FROM 2-14. Cape Town-Kerguelens

Things near yet distant…

Middle watch – brilliant sky with black silhouetted fluffies. Yesterday a day of torpid indolence in a butter churn. For most of the day there was just enough wind to fill the twin poled headsails, the stretched and much repaired Love and War staysail and the shiny new red one now hanked to the replaced outer forestay. Now there isn't and we are bare poled again but for the opposite reason.

In most bits of ocean, when the wind dies, the sea subsides. I have to report that that ain't the case here – almost 36 hours after the wind dropped from the stratospheric to the merely (and here the three neurones went on strike in an alzheimeric reminder – I can't remember the single word for the lower atmosphere…) we've been in a violent steep wind wave over SW swell that seems to have only marginally subsided. The butter churn that is our little fibreglass home is still in busy, though no longer vicious corkscrew mode.
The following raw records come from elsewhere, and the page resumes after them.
[config.mk]
export PLATFORM = sky130hd
export DESIGN_NAME = pwm_ramp_ctrl
export DESIGN_NICKNAME = d
export VERILOG_FILES = /design/src/rtl/pwm_ramp_ctrl.sv
export SDC_FILE = /design/constraint.sdc
export NUM_CORES = 1
export LEC_CHECK = 0
export BUFFER_PORTS_ARGS = -buffer_cell sky130_fd_sc_hd__buf_2
export CORE_MARGIN = 1.5
export CORE_UTILIZATION = 25
export CTS_CLUSTER_SIZE = 20
export DETAILED_ROUTE_END_ITERATION = 8
export GPL_ROUTABILITY_DRIVEN = 0
export GPL_TIMING_DRIVEN = 0
export HOLD_SLACK_MARGIN = 0.05
export SETUP_SLACK_MARGIN = 0.02
export SLEW_MARGIN = 20
export SYNTH_ARGS = -nofsm -noshare
export SYNTH_HDL_FRONTEND = slang
export SYNTH_SLANG_ARGS = --single-unit
[constraint.sdc]
create_clock -name clk -period 8.3 [get_ports clk]
set_input_delay 2.49 -clock clk [delete_from_list [all_inputs] [get_ports clk]]
set_output_delay 2.49 -clock clk [all_outputs]
set_load 0.01 [all_outputs]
And the water temperature is 31 degrees and feels like a tepid bath. And we are on the eastern edge of the Agulhas bank where the sea bottom dives from 200 to 5000 metres. Abandoned oil drilling well heads everywhere, but submerged way down. The Agulhas current has real attitude and, like the East Australian current, cannot be ignored. Here's the warning from the chart:

Information: ORIENTATION: 237 DEG
CURRENT VELOCITY: 1KN
CURRENT IN RESTRICTED WATERS
CURRENTS WESTWARD OF LONGITUDE 24DEGE, THE AGULHAS CURRENT CONTINUES IN A GENERALLY WESTERLY DIRECTION, SPREADING OUT OVER THE AGULHAS BANK AND WEAKENING TO A RATE OF 0,5 TO 1 KNOT. THE NORTHERN EDGE OF THIS CURRENT HAS A TENDENCY TO SET TOWARDS THE LAND. THIS DEFLECTION, INCREASING DURING AND AFTER GALES, CONSTITUTES A DANGEROUS ELEMENT IN THE NAVIGATION OF THIS STRETCH OF COAST. AN INSHORE COUNTER-CURRENT, SETTING EASTWARDS AND GENERALLY FOLLOWING THE TREND OF THE COAST, MAY OFTEN BE EXPERIENCED BETWEEN 1 TO 6 MILES OFFSHORE. THERE ARE ALSO REPORTS OF AN INDRAUGHT, STRONGEST BETWEEN JANUARY AND APRIL, BEING EXPERIENCED EASTWARDS OF CAPE AGULHAS. FULLER DETAILS APPEAR IN SAILING DIRECTIONS.

We are parked at 3550 02245 with the engine idling to give us the pooptillionth of a knot necessary to provide steerage way and keep Berri from going round in gut knotting circles. From the gorblimey to the sublime and back again – 'The GRIB says' there should be another 25 knot + blow starting soon. We are now far enough north, I hope, to miss the worst of its effect. It will be noice to get clear of Africa!